Please say how many lines in the entries below hold the string "parameter", with no other words.

---- RECORDED DATA

`src/rtl/uart_resp_pkg.sv`:
```
// Shared constants, FSM state type and CRC helper for the UART response transmitter.
package uart_resp_pkg;

  // Fixed frame bytes and frame length
  localparam logic [7:0] RESP_HDR = 8'h55;
  localparam logic [7:0] RESP_FTR = 8'hAA;
  localparam int         RESP_LEN = 6;

  // Result codes carried in the status byte
  localparam logic [7:0] STATUS_OK      = 8'h00;
  localparam logic [7:0] STATUS_CRC_ERR = 8'h01;

  // CRC-8 generator polynomial x^8 + x^2 + x + 1, no reflection, no final XOR
  localparam logic [7:0] CRC8_POLY = 8'h07;

  // Frame positions of the variable bytes
  localparam logic [2:0] IDX_HDR    = 3'd0;
  localparam logic [2:0] IDX_FUNC   = 3'd1;
  localparam logic [2:0] IDX_CH     = 3'd2;
  localparam logic [2:0] IDX_STATUS = 3'd3;
  localparam logic [2:0] IDX_CRC    = 3'd4;
  localparam logic [2:0] IDX_FTR    = 3'd5;

  // Top-level sequencer states
  typedef enum logic {
    ST_IDLE = 1'b0,
    ST_SEND = 1'b1
  } resp_state_e;

  // Fold one byte into a running CRC-8, MSB first
  function automatic logic [7:0] crc8_update(input logic [7:0] crc_in, input logic [7:0] data);
    logic [7:0] crc;
    crc = crc_in ^ data;
    for (int i = 0; i < 8; i++) begin
      if (crc[7]) begin
        crc = {crc[6:0], 1'b0} ^ CRC8_POLY;
      end else begin
        crc = {crc[6:0], 1'b0};
      end
    end
    return crc;
  endfunction

  // CRC-8 over func, ch, status in that order, starting from zero
  function automatic logic [7:0] crc8(input logic [7:0] func, input logic [7:0] ch,
                                      input logic [7:0] status);
    logic [7:0] crc;
    crc = 8'h00;
    crc = crc8_update(crc, func);
    crc = crc8_update(crc, ch);
    crc = crc8_update(crc, status);
    return crc;
  endfunction

endpackage

```
`src/rtl/uart_resp_tx_byte.sv`:
```
// Serializes one byte as start bit, 8 data bits LSB first, stop bit.
// tx_done marks the final cycle of the stop bit; a tx_start seen in that
// cycle loads the next byte on the same edge so bytes run with no gap.
module uart_tx_byte #(
  parameter int CLK_FREQ = 50000000,
  parameter int UART_BPS = 115200
) (
  input  logic       clk,
  input  logic       rst_n,
  input  logic       tx_start,
  input  logic [7:0] tx_data,
  output logic       tx_busy,
  output logic       tx_done,
  output logic       txd
);

  localparam int BAUD_CNT_MAX = CLK_FREQ / UART_BPS;
  localparam int CNT_W        = (BAUD_CNT_MAX > 1) ? $clog2(BAUD_CNT_MAX) : 1;
  localparam logic [CNT_W-1:0] CNT_LAST = CNT_W'(BAUD_CNT_MAX - 1);
  localparam logic [3:0]       BIT_LAST = 4'd9;

  logic             busy_q,  busy_d;
  logic [CNT_W-1:0] cnt_q,   cnt_d;
  logic [3:0]       bit_q,   bit_d;
  logic [9:0]       shift_q, shift_d;
  logic             txd_q,   txd_d;

  logic bit_end;
  logic byte_end;
  logic load;

  assign bit_end  = busy_q && (cnt_q == CNT_LAST);
  assign byte_end = bit_end && (bit_q == BIT_LAST);
  assign load     = tx_start && (!busy_q || byte_end);

  assign tx_busy = busy_q;
  assign tx_done = byte_end;
  assign txd     = txd_q;

  // Baud counting, bit stepping and line level for the next cycle
  always_comb begin
    busy_d  = busy_q;
    cnt_d   = cnt_q;
    bit_d   = bit_q;
    shift_d = shift_q;
    txd_d   = txd_q;
    if (load) begin
      busy_d  = 1'b1;
      cnt_d   = '0;
      bit_d   = 4'd0;
      shift_d = {1'b1, tx_data, 1'b0};
      txd_d   = 1'b0;
    end else if (byte_end) begin
      busy_d  = 1'b0;
      cnt_d   = '0;
      bit_d   = 4'd0;
      shift_d = '1;
      txd_d   = 1'b1;
    end else if (bit_end) begin
      cnt_d   = '0;
      bit_d   = bit_q + 4'd1;
      shift_d = {1'b1, shift_q[9:1]};
      txd_d   = shift_q[1];
    end else if (busy_q) begin
      cnt_d   = cnt_q + 1'b1;
    end
  end

  // Serializer state; the line idles high through reset
  always_ff @(posedge clk or negedge rst_n) begin
    if (!rst_n) begin
      busy_q  <= 1'b0;
      cnt_q   <= '0;
      bit_q   <= 4'd0;
      shift_q <= '1;
      txd_q   <= 1'b1;
    end else begin
      busy_q  <= busy_d;
      cnt_q   <= cnt_d;
      bit_q   <= bit_d;
      shift_q <= shift_d;
      txd_q   <= txd_d;
    end
  end

endmodule

```
`src/rtl/uart_resp_tx.sv`:
```
// Sends a 6-byte response frame (0x55, func, ch, status, crc, 0xAA) over UART
// for each accepted request. Request fields and their CRC are latched at the
// acceptance edge so the frame in flight never sees later input changes.
module uart_resp_tx #(
  parameter int CLK_FREQ = 50000000,
  parameter int UART_BPS = 115200
) (
  input  logic       clk,
  input  logic       rst_n,
  input  logic       req_valid,
  output logic       req_ready,
  input  logic [7:0] req_func,
  input  logic [7:0] req_ch,
  input  logic [7:0] req_status,
  output logic       uart_txd,
  output logic       busy,
  output logic       frame_done
);

  import uart_resp_pkg::*;

  localparam logic [2:0] LAST_IDX = 3'(RESP_LEN - 1);

  resp_state_e state_q, state_d;
  logic [7:0]  func_q,   func_d;
  logic [7:0]  ch_q,     ch_d;
  logic [7:0]  status_q, status_d;
  logic [7:0]  crc_q,    crc_d;
  logic [2:0]  byte_idx_q, byte_idx_d;
  logic        start_q,  start_d;
  logic        frame_done_q, frame_done_d;
  logic        ready_en_q, ready_en_d;

  logic       accept;
  logic       tx_start;
  logic [2:0] tx_sel;
  logic [7:0] tx_data;
  logic       tx_busy;
  logic       tx_done;

  assign req_ready  = ready_en_q && (state_q == ST_IDLE) && !tx_busy;
  assign accept     = req_valid && req_ready;
  assign busy       = (state_q == ST_SEND);
  assign frame_done = frame_done_q;

  // Sequencer: accept a request, then feed bytes 0..5 back to back
  always_comb begin
    state_d      = state_q;
    func_d       = func_q;
    ch_d         = ch_q;
    status_d     = status_q;
    crc_d        = crc_q;
    byte_idx_d   = byte_idx_q;
    start_d      = 1'b0;
    frame_done_d = 1'b0;
    ready_en_d   = 1'b1;
    tx_start     = 1'b0;
    tx_sel       = byte_idx_q;
    case (state_q)
      ST_IDLE: begin
        if (accept) begin
          state_d    = ST_SEND;
          func_d     = req_func;
          ch_d       = req_ch;
          status_d   = req_status;
          crc_d      = crc8(req_func, req_ch, req_status);
          byte_idx_d = IDX_HDR;
          start_d    = 1'b1;
        end
      end
      ST_SEND: begin
        if (start_q) begin
          tx_start = 1'b1;
          tx_sel   = IDX_HDR;
        end else if (tx_done) begin
          if (byte_idx_q == LAST_IDX) begin
            state_d      = ST_IDLE;
            frame_done_d = 1'b1;
          end else begin
            tx_start   = 1'b1;
            tx_sel     = byte_idx_q + 3'd1;
            byte_idx_d = byte_idx_q + 3'd1;
          end
        end
      end
      default: begin
        state_d = ST_IDLE;
      end
    endcase
  end

  // Pick the frame byte for the requested position
  always_comb begin
    tx_data = RESP_FTR;
    case (tx_sel)
      IDX_HDR:    tx_data = RESP_HDR;
      IDX_FUNC:   tx_data = func_q;
      IDX_CH:     tx_data = ch_q;
      IDX_STATUS: tx_data = status_q;
      IDX_CRC:    tx_data = crc_q;
      IDX_FTR:    tx_data = RESP_FTR;
      default:    tx_data = RESP_FTR;
    endcase
  end

  // Sequencer registers; reset aborts any frame and holds ready low
  always_ff @(posedge clk or negedge rst_n) begin
    if (!rst_n) begin
      state_q      <= ST_IDLE;
      func_q       <= 8'h00;
      ch_q         <= 8'h00;
      status_q     <= 8'h00;
      crc_q        <= 8'h00;
      byte_idx_q   <= 3'd0;
      start_q      <= 1'b0;
      frame_done_q <= 1'b0;
      ready_en_q   <= 1'b0;
    end else begin
      state_q      <= state_d;
      func_q       <= func_d;
      ch_q         <= ch_d;
      status_q     <= status_d;
      crc_q        <= crc_d;
      byte_idx_q   <= byte_idx_d;
      start_q      <= start_d;
      frame_done_q <= frame_done_d;
      ready_en_q   <= ready_en_d;
    end
  end

  uart_tx_byte #(
    .CLK_FREQ (CLK_FREQ),
    .UART_BPS (UART_BPS)
  ) u_tx_byte (
    .clk      (clk),
    .rst_n    (rst_n),
    .tx_start (tx_start),
    .tx_data  (tx_data),
    .tx_busy  (tx_busy),
    .tx_done  (tx_done),
    .txd      (uart_txd)
  );

endmodule

```
[src/rtl/rnd_range.sv]
// rnd_range: returns a uniform value in [0, limit-1] from a free-running
// LFSR word using mask-and-reject sampling, with a biased fallback
// (cand - limit) after MAX_TRIES rejections. Draws are SPACING cycles
// apart so each candidate uses LFSR bits not seen by the previous one.
//
//   state | meaning
//   IDLE  | ready for a request
//   WAIT  | spacing between draws after a rejection
//   DRAW  | sample rnd_in, accept or reject the candidate
//   DONE  | result held until out_ready
//
// Ports:
//   clk, reset_n          : clock, async active-low reset
//   rnd_in [N]            : LFSR word, bits [W-1:0] used
//   req_valid/req_ready   : request handshake, req_limit [W] bound
//   out_valid/out_ready   : result handshake
//   out_value [W]         : result
//   out_biased            : result came from the fallback path
//   out_err               : request had limit == 0
module rnd_range
  import rnd_pkg::*;
#(
  parameter int N         = 64,
  parameter int W         = 16,
  parameter int MAX_TRIES = 8,
  parameter int SPACING   = W
) (
  input  logic         clk,
  input  logic         reset_n,
  input  logic [N-1:0] rnd_in,
  input  logic         req_valid,
  input  logic [W-1:0] req_limit,
  output logic         req_ready,
  output logic         out_valid,
  output logic [W-1:0] out_value,
  output logic         out_biased,
  output logic         out_err,
  input  logic         out_ready
);

  localparam int TW = clog2(MAX_TRIES + 1);
  localparam int SW = (SPACING > 1) ? clog2(SPACING) : 1;
  localparam logic [TW-1:0] TRIES_LAST = TW'(MAX_TRIES);
  localparam logic [SW-1:0] SPC_LOAD   = SW'(SPACING - 1);

  logic [1:0]    state;
  logic [W-1:0]  limit_q;
  logic [W-1:0]  mask_q;
  logic [W-1:0]  mask_d;
  logic [W-1:0]  cand;
  logic [TW-1:0] tries;
  logic [TW-1:0] tries_inc;
  logic [SW-1:0] spc_cnt;
  logic          unused_rnd;

  rnd_mask #(.W(W)) u_mask (
    .limit (req_limit),
    .mask  (mask_d)
  );

  assign cand       = rnd_in[W-1:0] & mask_q;
  assign tries_inc  = tries + TW'(1);
  assign req_ready  = (state == ST_IDLE);
  assign out_valid  = (state == ST_DONE);
  // Upper LFSR bits are deliberately ignored.
  assign unused_rnd = ^rnd_in;

  always_ff @(posedge clk or negedge reset_n) begin
    if (!reset_n) begin
      state      <= ST_IDLE;
      limit_q    <= '0;
      mask_q     <= '0;
      tries      <= '0;
      spc_cnt    <= '0;
      out_value  <= '0;
      out_biased <= 1'b0;
      out_err    <= 1'b0;
    end else begin
      case (state)
        ST_IDLE: begin
          if (req_valid) begin
            limit_q <= req_limit;
            mask_q  <= mask_d;
            tries   <= '0;
            if (req_limit == '0) begin
              out_value <= '0;
              out_err   <= 1'b1;
              state     <= ST_DONE;
            end else begin
              state <= ST_DRAW;
            end
          end
        end
        ST_DRAW: begin
          if (cand < limit_q) begin
            out_value  <= cand;
            out_biased <= 1'b0;
            state      <= ST_DONE;
          end else begin
            tries <= tries_inc;
            if (tries_inc == TRIES_LAST) begin
              // mask < 2*limit, so cand - limit is always in range.
              out_value  <= cand - limit_q;
              out_biased <= 1'b1;
              state      <= ST_DONE;
            end else if (SPACING == 1) begin
              state <= ST_DRAW;
            end else begin
              spc_cnt <= SPC_LOAD;
              state   <= ST_WAIT;
            end
          end
        end
        ST_WAIT: begin
          // Leaves on the count that reaches 0, so the next draw is
          // exactly SPACING cycles after the previous one.
          spc_cnt <= spc_cnt - SW'(1);
          if (spc_cnt == SW'(1)) begin
            state <= ST_DRAW;
          end
        end
        ST_DONE: begin
          if (out_ready) begin
            out_biased <= 1'b0;
            out_err    <= 1'b0;
            state      <= ST_IDLE;
          end
        end
        default: state <= ST_IDLE;
      endcase
    end
  end

endmodule

[config.mk]
export PLATFORM = sky130hd
export DESIGN_NAME = rnd_range
export DESIGN_NICKNAME = d
export VERILOG_FILES = /design/src/rtl/rnd_pkg.sv /design/src/rtl/rnd_mask.sv /design/src/rtl/rnd_range.sv
export SDC_FILE = /design/constraint.sdc
export NUM_CORES = 1
export LEC_CHECK = 0
export CORE_ASPECT_RATIO = 0.8
export CORE_UTILIZATION = 46
export CTS_BUF_LIST = sky130_fd_sc_hd__clkbuf_8 sky130_fd_sc_hd__clkbuf_16
export DETAILED_ROUTE_END_ITERATION = 6
export HOLD_SLACK_MARGIN = 0.06
export PLACE_DENSITY_LB_ADDON = 0.3
export SETUP_SLACK_MARGIN = 0.5
export SLEW_MARGIN = 20
export SYNTH_ARGS = -nofsm -noshare
export SYNTH_HDL_FRONTEND = slang
export SYNTH_HIERARCHICAL = 1
export SYNTH_SLANG_ARGS = --single-unit
[constraint.sdc]
create_clock -name clk -period 2.5 [get_ports clk]
set_clock_uncertainty 0.2 [all_clocks]
set_input_delay 0.375 -clock clk [delete_from_list [all_inputs] [get_ports clk]]
set_output_delay 0.375 -clock clk [all_outputs]
set_load 0.01 [all_outputs]
===== src/rtl/cp0_regfile.sv =====
// MIPS-style CP0 register file: Status/Cause/EPC/BadVAddr, exception entry and ERET redirect.
// Optional Count/Compare timer is compiled in when CP0_TIMER_INT_EN is defined.
module cp0_regfile (
    input  logic        clk,
    input  logic        rst,
    input  logic        we,
    input  logic [4:0]  waddr,
    input  logic [31:0] wdata,
    input  logic [4:0]  raddr,
    output logic [31:0] rdata,
    input  logic [5:0]  int_i,
    input  logic [31:0] exception_type,
    input  logic [31:0] current_pc,
    input  logic        in_delay_slot,
    input  logic [31:0] bad_addr,
    output logic [31:0] status_o,
    output logic [31:0] cause_o,
    output logic [31:0] epc_o,
    output logic        flush,
    output logic [31:0] new_pc,
    output logic        timer_int_o
);

    localparam logic [31:0] EXC_INT        = 32'h1;
    localparam logic [31:0] EXC_INST_ADDR  = 32'h4;
    localparam logic [31:0] EXC_DATA_ADDRL = 32'h5;
    localparam logic [31:0] EXC_DATA_ADDRS = 32'h6;
    localparam logic [31:0] EXC_SYSCALL    = 32'h8;
    localparam logic [31:0] EXC_BREAK      = 32'h9;
    localparam logic [31:0] EXC_RI         = 32'ha;
    localparam logic [31:0] EXC_OVF        = 32'hc;
    localparam logic [31:0] EXC_ERET       = 32'he;
    localparam logic [31:0] EXC_VECTOR     = 32'hBFC0_0380;

    localparam logic [4:0] REG_BADVADDR = 5'd8;
    localparam logic [4:0] REG_COUNT    = 5'd9;
    localparam logic [4:0] REG_COMPARE  = 5'd11;
    localparam logic [4:0] REG_STATUS   = 5'd12;
    localparam logic [4:0] REG_CAUSE    = 5'd13;
    localparam logic [4:0] REG_EPC      = 5'd14;

    logic [7:0]  r_im;
    logic        r_exl;
    logic        r_ie;
    logic        r_bd;
    logic [5:0]  r_ip_hw;
    logic [1:0]  r_ip_sw;
    logic [4:0]  r_exccode;
    logic [31:0] r_epc;
    logic [31:0] r_badvaddr;

    logic        w_is_exc;
    logic        w_is_eret;
    logic        w_mtc0;
    logic [4:0]  w_exccode;
    logic        w_ti;
    logic [31:0] w_count;
    logic [31:0] w_compare;
    logic [31:0] w_status;
    logic [31:0] w_cause;

    always_comb begin
        w_is_exc  = 1'b1;
        w_exccode = 5'd0;
        case (exception_type)
            EXC_INT:        w_exccode = 5'd0;
            EXC_INST_ADDR:  w_exccode = 5'd4;
            EXC_DATA_ADDRL: w_exccode = 5'd4;
            EXC_DATA_ADDRS: w_exccode = 5'd5;
            EXC_SYSCALL:    w_exccode = 5'd8;
            EXC_BREAK:      w_exccode = 5'd9;
            EXC_RI:         w_exccode = 5'd10;
            EXC_OVF:        w_exccode = 5'd12;
            default:        w_is_exc  = 1'b0;
        endcase
    end

    assign w_is_eret = (exception_type == EXC_ERET);
    // Any committed exception or ERET in the same cycle swallows the MTC0.
    assign w_mtc0    = we && !w_is_exc && !w_is_eret;

`ifdef CP0_TIMER_INT_EN
    logic        r_tick;
    logic        r_ti;
    logic [31:0] r_count;
    logic [31:0] r_compare;

    always_ff @(posedge clk) begin
        if (rst) begin
            r_tick    <= 1'b0;
            r_ti      <= 1'b0;
            r_count   <= 32'h0;
            r_compare <= 32'h0;
        end else begin
            r_tick <= ~r_tick;
            if (w_mtc0 && waddr == REG_COUNT)
                r_count <= wdata;
            else if (r_tick)
                r_count <= r_count + 32'd1;
            if (w_mtc0 && waddr == REG_COMPARE) begin
                r_compare <= wdata;
                r_ti      <= 1'b0;
            end else if (r_count == r_compare) begin
                r_ti <= 1'b1;
            end
        end
    end

    assign w_ti      = r_ti;
    assign w_count   = r_count;
    assign w_compare = r_compare;
`else
    assign w_ti      = 1'b0;
    assign w_count   = 32'h0;
    assign w_compare = 32'h0;
`endif

    always_ff @(posedge clk) begin
        if (rst) begin
            r_im       <= 8'h0;
            r_exl      <= 1'b0;
            r_ie       <= 1'b0;
            r_bd       <= 1'b0;
            r_ip_hw    <= 6'h0;
            r_ip_sw    <= 2'h0;
            r_exccode  <= 5'h0;
            r_epc      <= 32'h0;
            r_badvaddr <= 32'h0;
        end else begin
            r_ip_hw <= {int_i[5] | w_ti, int_i[4:0]};
            if (w_is_exc) begin
                r_exl     <= 1'b1;
                r_exccode <= w_exccode;
                // Nested exceptions keep the original return point.
                if (!r_exl) begin
                    r_epc <= in_delay_slot ? current_pc - 32'd4 : current_pc;
                    r_bd  <= in_delay_slot;
                end
                if (exception_type == EXC_INST_ADDR)
                    r_badvaddr <= current_pc;
                else if (exception_type == EXC_DATA_ADDRL || exception_type == EXC_DATA_ADDRS)
                    r_badvaddr <= bad_addr;
            end else if (w_is_eret) begin
                r_exl <= 1'b0;
            end else if (w_mtc0) begin
                case (waddr)
                    REG_STATUS: begin
                        r_im  <= wdata[15:8];
                        r_exl <= wdata[1];
                        r_ie  <= wdata[0];
                    end
                    REG_CAUSE: r_ip_sw <= wdata[9:8];
                    REG_EPC:   r_epc   <= wdata;
                    default: ;
                endcase
            end
        end
    end

    // Bit 22 (BEV) is hardwired to 1.
    assign w_status = {9'h0, 1'b1, 6'h0, r_im, 6'h0, r_exl, r_ie};
    assign w_cause  = {r_bd, w_ti, 14'h0, r_ip_hw, r_ip_sw, 1'b0, r_exccode, 2'b00};

    always_comb begin
        rdata = 32'h0;
        case (raddr)
            REG_BADVADDR: rdata = r_badvaddr;
            REG_COUNT:    rdata = w_count;
            REG_COMPARE:  rdata = w_compare;
            REG_STATUS:   rdata = w_status;
            REG_CAUSE:    rdata = w_cause;
            REG_EPC:      rdata = r_epc;
            default:      rdata = 32'h0;
        endcase
    end

    always_comb begin
        flush  = 1'b0;
        new_pc = 32'h0;
        if (w_is_exc) begin
            flush  = 1'b1;
            new_pc = EXC_VECTOR;
        end else if (w_is_eret) begin
            flush  = 1'b1;
            new_pc = r_epc;
        end
    end

    assign status_o    = w_status;
    assign cause_o     = w_cause;
    assign epc_o       = r_epc;
    assign timer_int_o = w_ti;

endmodule
[src/rtl/mux_result_skid_buffer.sv]
// -----------------------------------------------------------------------------
// mux_result_skid_buffer
//
// Two-entry registered skid buffer placed directly after the 32-bit 2:1
// operand mux. It captures the mux result under a valid/ready handshake and
// presents it with a registered output at full throughput. Because in_ready is
// a register, there is no combinational path from out_ready back into the
// mux-select logic.
//
// Ports:
//   clk        - rising-edge clock
//   reset      - synchronous, active-high reset
//   in_data    - mux result (WIDTH bits)
//   in_valid   - in_data is valid this cycle
//   in_ready   - buffer can accept (registered)
//   out_data   - head-of-buffer data (registered)
//   out_valid  - out_data is valid (registered)
//   out_ready  - consumer accepts out_data
//   count      - occupancy, 0..2 (registered)
//   xfer_count - number of output transfers, modulo 2^CNT_WIDTH
// -----------------------------------------------------------------------------
module mux_result_skid_buffer #(
    parameter int WIDTH     = 32,
    parameter int CNT_WIDTH = 16
) (
    input  logic                 clk,
    input  logic                 reset,
    input  logic [WIDTH-1:0]     in_data,
    input  logic                 in_valid,
    output logic                 in_ready,
    output logic [WIDTH-1:0]     out_data,
    output logic                 out_valid,
    input  logic                 out_ready,
    output logic [1:0]           count,
    output logic [CNT_WIDTH-1:0] xfer_count
);

    typedef enum logic [1:0] {
        ST_EMPTY = 2'd0,
        ST_BUSY  = 2'd1,
        ST_FULL  = 2'd2
    } state_t;

    localparam logic [CNT_WIDTH-1:0] CNT_ONE = {{(CNT_WIDTH-1){1'b0}}, 1'b1};

    state_t                 state_r;
    logic [WIDTH-1:0]       main_r;
    logic [WIDTH-1:0]       skid_r;
    logic                   in_ready_r;
    logic                   out_valid_r;
    logic [1:0]             count_r;
    logic [CNT_WIDTH-1:0]   xfer_count_r;

    logic                   accept_s;
    logic                   emit_s;

    // Handshake events; both qualify only on registered state.
    always_comb begin
        accept_s = in_valid && in_ready_r;
        emit_s   = out_valid_r && out_ready;
    end

    // Buffer FSM: state, storage and all handshake outputs are updated together
    // so that in_ready/out_valid/count are registered and always consistent.
    always_ff @(posedge clk) begin
        if (reset) begin
            state_r      <= ST_EMPTY;
            main_r       <= {WIDTH{1'b0}};
            skid_r       <= {WIDTH{1'b0}};
            in_ready_r   <= 1'b1;
            out_valid_r  <= 1'b0;
            count_r      <= 2'd0;
            xfer_count_r <= {CNT_WIDTH{1'b0}};
        end else begin
            if (emit_s) begin
                xfer_count_r <= xfer_count_r + CNT_ONE;
            end else begin
                xfer_count_r <= xfer_count_r;
            end

            case (state_r)
                ST_EMPTY: begin
                    // out_valid is low here, so out_ready has no effect.
                    if (accept_s) begin
                        main_r      <= in_data;
                        state_r     <= ST_BUSY;
                        in_ready_r  <= 1'b1;
                        out_valid_r <= 1'b1;
                        count_r     <= 2'd1;
                    end else begin
                        state_r     <= ST_EMPTY;
                    end
                end

                ST_BUSY: begin
                    if (accept_s && emit_s) begin
                        // Head leaves while the new word takes its place.
                        main_r      <= in_data;
                        state_r     <= ST_BUSY;
                    end else if (accept_s) begin
                        // Consumer stalled: park the word in the skid slot
                        // and close the input on the next cycle.
                        skid_r      <= in_data;
                        state_r     <= ST_FULL;
                        in_ready_r  <= 1'b0;
                        count_r     <= 2'd2;
                    end else if (emit_s) begin
                        state_r     <= ST_EMPTY;
                        out_valid_r <= 1'b0;
                        count_r     <= 2'd0;
                    end else begin
                        state_r     <= ST_BUSY;
                    end
                end

                ST_FULL: begin
                    // in_ready is low, so only an emit can change state.
                    if (emit_s) begin
                        main_r      <= skid_r;
                        state_r     <= ST_BUSY;
                        in_ready_r  <= 1'b1;
                        count_r     <= 2'd1;
                    end else begin
                        state_r     <= ST_FULL;
                    end
                end

                default: begin
                    // Unreachable encoding: recover to a clean empty buffer.
                    state_r     <= ST_EMPTY;
                    main_r      <= {WIDTH{1'b0}};
                    skid_r      <= {WIDTH{1'b0}};
                    in_ready_r  <= 1'b1;
                    out_valid_r <= 1'b0;
                    count_r     <= 2'd0;
                end
            endcase
        end
    end

    // Outputs come straight from registers.
    always_comb begin
        in_ready   = in_ready_r;
        out_valid  = out_valid_r;
        out_data   = main_r;
        count      = count_r;
        xfer_count = xfer_count_r;
    end

endmodule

--------

» **YOUR RESPONSE**
10